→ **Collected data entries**
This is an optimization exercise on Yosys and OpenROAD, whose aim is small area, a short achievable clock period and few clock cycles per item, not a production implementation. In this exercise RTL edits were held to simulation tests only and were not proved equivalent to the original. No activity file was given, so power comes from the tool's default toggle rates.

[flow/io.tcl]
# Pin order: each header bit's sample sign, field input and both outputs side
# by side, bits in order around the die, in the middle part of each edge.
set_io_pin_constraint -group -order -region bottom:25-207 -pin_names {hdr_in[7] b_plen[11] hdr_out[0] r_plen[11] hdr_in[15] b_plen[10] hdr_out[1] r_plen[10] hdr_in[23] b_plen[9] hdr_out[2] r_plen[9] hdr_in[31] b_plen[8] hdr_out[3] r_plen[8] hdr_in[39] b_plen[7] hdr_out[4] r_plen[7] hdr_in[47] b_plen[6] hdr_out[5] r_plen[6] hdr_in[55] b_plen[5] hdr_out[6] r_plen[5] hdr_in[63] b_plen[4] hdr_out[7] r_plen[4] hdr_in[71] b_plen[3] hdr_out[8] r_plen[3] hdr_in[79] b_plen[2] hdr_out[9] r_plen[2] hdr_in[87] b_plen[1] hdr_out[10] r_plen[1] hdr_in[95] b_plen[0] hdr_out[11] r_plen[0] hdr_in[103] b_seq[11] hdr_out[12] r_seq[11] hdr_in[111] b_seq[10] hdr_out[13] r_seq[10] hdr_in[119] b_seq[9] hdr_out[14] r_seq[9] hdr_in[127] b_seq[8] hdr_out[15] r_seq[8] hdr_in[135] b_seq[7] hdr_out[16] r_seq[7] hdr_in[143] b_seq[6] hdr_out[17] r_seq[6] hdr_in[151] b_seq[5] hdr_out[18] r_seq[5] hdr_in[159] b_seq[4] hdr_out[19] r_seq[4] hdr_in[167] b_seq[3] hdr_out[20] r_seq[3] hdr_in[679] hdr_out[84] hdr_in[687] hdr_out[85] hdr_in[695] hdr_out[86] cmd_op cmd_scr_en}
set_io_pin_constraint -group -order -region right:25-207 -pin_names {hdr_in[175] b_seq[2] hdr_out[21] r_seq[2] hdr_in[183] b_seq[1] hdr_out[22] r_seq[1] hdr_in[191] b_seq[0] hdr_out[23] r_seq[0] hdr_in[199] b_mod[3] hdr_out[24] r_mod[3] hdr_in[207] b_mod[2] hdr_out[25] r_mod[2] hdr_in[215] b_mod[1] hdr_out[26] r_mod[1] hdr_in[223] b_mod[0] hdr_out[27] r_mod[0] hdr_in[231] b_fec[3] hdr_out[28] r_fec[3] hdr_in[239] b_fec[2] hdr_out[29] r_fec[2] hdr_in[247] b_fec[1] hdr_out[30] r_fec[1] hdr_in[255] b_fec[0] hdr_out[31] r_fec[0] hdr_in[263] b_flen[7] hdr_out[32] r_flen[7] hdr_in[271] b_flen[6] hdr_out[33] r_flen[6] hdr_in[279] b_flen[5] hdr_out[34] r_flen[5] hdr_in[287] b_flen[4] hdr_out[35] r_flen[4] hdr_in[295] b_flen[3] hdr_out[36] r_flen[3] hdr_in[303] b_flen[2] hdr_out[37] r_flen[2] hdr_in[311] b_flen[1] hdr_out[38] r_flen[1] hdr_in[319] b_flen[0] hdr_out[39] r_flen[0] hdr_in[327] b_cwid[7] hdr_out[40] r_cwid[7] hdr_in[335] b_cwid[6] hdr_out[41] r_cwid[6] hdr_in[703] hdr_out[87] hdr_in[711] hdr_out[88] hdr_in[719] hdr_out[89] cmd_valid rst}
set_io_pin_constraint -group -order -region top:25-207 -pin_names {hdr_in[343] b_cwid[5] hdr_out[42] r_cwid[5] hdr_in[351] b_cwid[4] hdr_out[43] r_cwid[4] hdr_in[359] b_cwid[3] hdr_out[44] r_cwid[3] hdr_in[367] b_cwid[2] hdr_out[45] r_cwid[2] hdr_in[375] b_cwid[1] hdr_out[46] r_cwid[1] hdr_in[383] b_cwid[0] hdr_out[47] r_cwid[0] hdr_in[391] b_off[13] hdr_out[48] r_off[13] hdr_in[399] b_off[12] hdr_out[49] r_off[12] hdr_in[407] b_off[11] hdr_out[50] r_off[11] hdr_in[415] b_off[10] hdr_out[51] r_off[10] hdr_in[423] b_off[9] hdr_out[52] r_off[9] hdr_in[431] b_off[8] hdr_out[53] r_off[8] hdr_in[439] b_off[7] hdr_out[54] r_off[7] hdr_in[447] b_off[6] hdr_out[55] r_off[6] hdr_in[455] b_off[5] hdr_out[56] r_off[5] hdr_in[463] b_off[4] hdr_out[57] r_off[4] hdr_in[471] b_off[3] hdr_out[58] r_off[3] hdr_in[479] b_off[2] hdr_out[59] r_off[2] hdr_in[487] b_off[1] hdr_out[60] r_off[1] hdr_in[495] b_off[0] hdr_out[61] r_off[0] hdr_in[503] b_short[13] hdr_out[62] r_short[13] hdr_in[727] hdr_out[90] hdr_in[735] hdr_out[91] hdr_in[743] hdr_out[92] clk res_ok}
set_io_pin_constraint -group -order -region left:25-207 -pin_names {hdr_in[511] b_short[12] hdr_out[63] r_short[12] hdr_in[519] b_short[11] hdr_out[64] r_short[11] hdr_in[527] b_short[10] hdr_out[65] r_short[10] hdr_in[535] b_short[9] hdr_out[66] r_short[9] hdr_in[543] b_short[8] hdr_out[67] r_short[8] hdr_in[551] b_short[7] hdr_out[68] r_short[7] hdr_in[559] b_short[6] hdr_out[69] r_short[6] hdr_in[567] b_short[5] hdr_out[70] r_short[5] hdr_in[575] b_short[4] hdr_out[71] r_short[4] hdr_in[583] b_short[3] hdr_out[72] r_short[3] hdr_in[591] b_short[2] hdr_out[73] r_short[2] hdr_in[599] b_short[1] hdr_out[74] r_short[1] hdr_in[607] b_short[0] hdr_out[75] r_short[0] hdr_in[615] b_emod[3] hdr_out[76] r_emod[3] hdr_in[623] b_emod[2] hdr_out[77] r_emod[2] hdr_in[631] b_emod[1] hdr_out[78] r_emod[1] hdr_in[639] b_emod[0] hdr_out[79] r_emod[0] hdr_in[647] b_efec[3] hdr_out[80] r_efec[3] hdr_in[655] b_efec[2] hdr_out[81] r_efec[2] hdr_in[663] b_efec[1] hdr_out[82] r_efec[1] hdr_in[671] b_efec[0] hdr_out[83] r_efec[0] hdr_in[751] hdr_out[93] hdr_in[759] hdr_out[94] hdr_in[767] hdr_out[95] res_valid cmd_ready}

→ **Work instructions**
The data above must be reproduced in full, exactly as given.

→ **Written answer**
This is an optimization exercise on Yosys and OpenROAD, whose aim is small area, a short achievable clock period and few clock cycles per item, not a production implementation. In this exercise RTL edits were held to simulation tests only and were not proved equivalent to the original. No activity file was given, so power comes from the tool's default toggle rates.

[flow/io.tcl]
# Pin order: each header bit's sample sign, field input and both outputs side
# by side, bits in order around the die, in the middle part of each edge.
set_io_pin_constraint -group -order -region bottom:25-207 -pin_names {hdr_in[7] b_plen[11] hdr_out[0] r_plen[11] hdr_in[15] b_plen[10] hdr_out[1] r_plen[10] hdr_in[23] b_plen[9] hdr_out[2] r_plen[9] hdr_in[31] b_plen[8] hdr_out[3] r_plen[8] hdr_in[39] b_plen[7] hdr_out[4] r_plen[7] hdr_in[47] b_plen[6] hdr_out[5] r_plen[6] hdr_in[55] b_plen[5] hdr_out[6] r_plen[5] hdr_in[63] b_plen[4] hdr_out[7] r_plen[4] hdr_in[71] b_plen[3] hdr_out[8] r_plen[3] hdr_in[79] b_plen[2] hdr_out[9] r_plen[2] hdr_in[87] b_plen[1] hdr_out[10] r_plen[1] hdr_in[95] b_plen[0] hdr_out[11] r_plen[0] hdr_in[103] b_seq[11] hdr_out[12] r_seq[11] hdr_in[111] b_seq[10] hdr_out[13] r_seq[10] hdr_in[119] b_seq[9] hdr_out[14] r_seq[9] hdr_in[127] b_seq[8] hdr_out[15] r_seq[8] hdr_in[135] b_seq[7] hdr_out[16] r_seq[7] hdr_in[143] b_seq[6] hdr_out[17] r_seq[6] hdr_in[151] b_seq[5] hdr_out[18] r_seq[5] hdr_in[159] b_seq[4] hdr_out[19] r_seq[4] hdr_in[167] b_seq[3] hdr_out[20] r_seq[3] hdr_in[679] hdr_out[84] hdr_in[687] hdr_out[85] hdr_in[695] hdr_out[86] cmd_op cmd_scr_en}
set_io_pin_constraint -group -order -region right:25-207 -pin_names {hdr_in[175] b_seq[2] hdr_out[21] r_seq[2] hdr_in[183] b_seq[1] hdr_out[22] r_seq[1] hdr_in[191] b_seq[0] hdr_out[23] r_seq[0] hdr_in[199] b_mod[3] hdr_out[24] r_mod[3] hdr_in[207] b_mod[2] hdr_out[25] r_mod[2] hdr_in[215] b_mod[1] hdr_out[26] r_mod[1] hdr_in[223] b_mod[0] hdr_out[27] r_mod[0] hdr_in[231] b_fec[3] hdr_out[28] r_fec[3] hdr_in[239] b_fec[2] hdr_out[29] r_fec[2] hdr_in[247] b_fec[1] hdr_out[30] r_fec[1] hdr_in[255] b_fec[0] hdr_out[31] r_fec[0] hdr_in[263] b_flen[7] hdr_out[32] r_flen[7] hdr_in[271] b_flen[6] hdr_out[33] r_flen[6] hdr_in[279] b_flen[5] hdr_out[34] r_flen[5] hdr_in[287] b_flen[4] hdr_out[35] r_flen[4] hdr_in[295] b_flen[3] hdr_out[36] r_flen[3] hdr_in[303] b_flen[2] hdr_out[37] r_flen[2] hdr_in[311] b_flen[1] hdr_out[38] r_flen[1] hdr_in[319] b_flen[0] hdr_out[39] r_flen[0] hdr_in[327] b_cwid[7] hdr_out[40] r_cwid[7] hdr_in[335] b_cwid[6] hdr_out[41] r_cwid[6] hdr_in[703] hdr_out[87] hdr_in[711] hdr_out[88] hdr_in[719] hdr_out[89] cmd_valid rst}
set_io_pin_constraint -group -order -region top:25-207 -pin_names {hdr_in[343] b_cwid[5] hdr_out[42] r_cwid[5] hdr_in[351] b_cwid[4] hdr_out[43] r_cwid[4] hdr_in[359] b_cwid[3] hdr_out[44] r_cwid[3] hdr_in[367] b_cwid[2] hdr_out[45] r_cwid[2] hdr_in[375] b_cwid[1] hdr_out[46] r_cwid[1] hdr_in[383] b_cwid[0] hdr_out[47] r_cwid[0] hdr_in[391] b_off[13] hdr_out[48] r_off[13] hdr_in[399] b_off[12] hdr_out[49] r_off[12] hdr_in[407] b_off[11] hdr_out[50] r_off[11] hdr_in[415] b_off[10] hdr_out[51] r_off[10] hdr_in[423] b_off[9] hdr_out[52] r_off[9] hdr_in[431] b_off[8] hdr_out[53] r_off[8] hdr_in[439] b_off[7] hdr_out[54] r_off[7] hdr_in[447] b_off[6] hdr_out[55] r_off[6] hdr_in[455] b_off[5] hdr_out[56] r_off[5] hdr_in[463] b_off[4] hdr_out[57] r_off[4] hdr_in[471] b_off[3] hdr_out[58] r_off[3] hdr_in[479] b_off[2] hdr_out[59] r_off[2] hdr_in[487] b_off[1] hdr_out[60] r_off[1] hdr_in[495] b_off[0] hdr_out[61] r_off[0] hdr_in[503] b_short[13] hdr_out[62] r_short[13] hdr_in[727] hdr_out[90] hdr_in[735] hdr_out[91] hdr_in[743] hdr_out[92] clk res_ok}
set_io_pin_constraint -group -order -region left:25-207 -pin_names {hdr_in[511] b_short[12] hdr_out[63] r_short[12] hdr_in[519] b_short[11] hdr_out[64] r_short[11] hdr_in[527] b_short[10] hdr_out[65] r_short[10] hdr_in[535] b_short[9] hdr_out[66] r_short[9] hdr_in[543] b_short[8] hdr_out[67] r_short[8] hdr_in[551] b_short[7] hdr_out[68] r_short[7] hdr_in[559] b_short[6] hdr_out[69] r_short[6] hdr_in[567] b_short[5] hdr_out[70] r_short[5] hdr_in[575] b_short[4] hdr_out[71] r_short[4] hdr_in[583] b_short[3] hdr_out[72] r_short[3] hdr_in[591] b_short[2] hdr_out[73] r_short[2] hdr_in[599] b_short[1] hdr_out[74] r_short[1] hdr_in[607] b_short[0] hdr_out[75] r_short[0] hdr_in[615] b_emod[3] hdr_out[76] r_emod[3] hdr_in[623] b_emod[2] hdr_out[77] r_emod[2] hdr_in[631] b_emod[1] hdr_out[78] r_emod[1] hdr_in[639] b_emod[0] hdr_out[79] r_emod[0] hdr_in[647] b_efec[3] hdr_out[80] r_efec[3] hdr_in[655] b_efec[2] hdr_out[81] r_efec[2] hdr_in[663] b_efec[1] hdr_out[82] r_efec[1] hdr_in[671] b_efec[0] hdr_out[83] r_efec[0] hdr_in[751] hdr_out[93] hdr_in[759] hdr_out[94] hdr_in[767] hdr_out[95] res_valid cmd_ready}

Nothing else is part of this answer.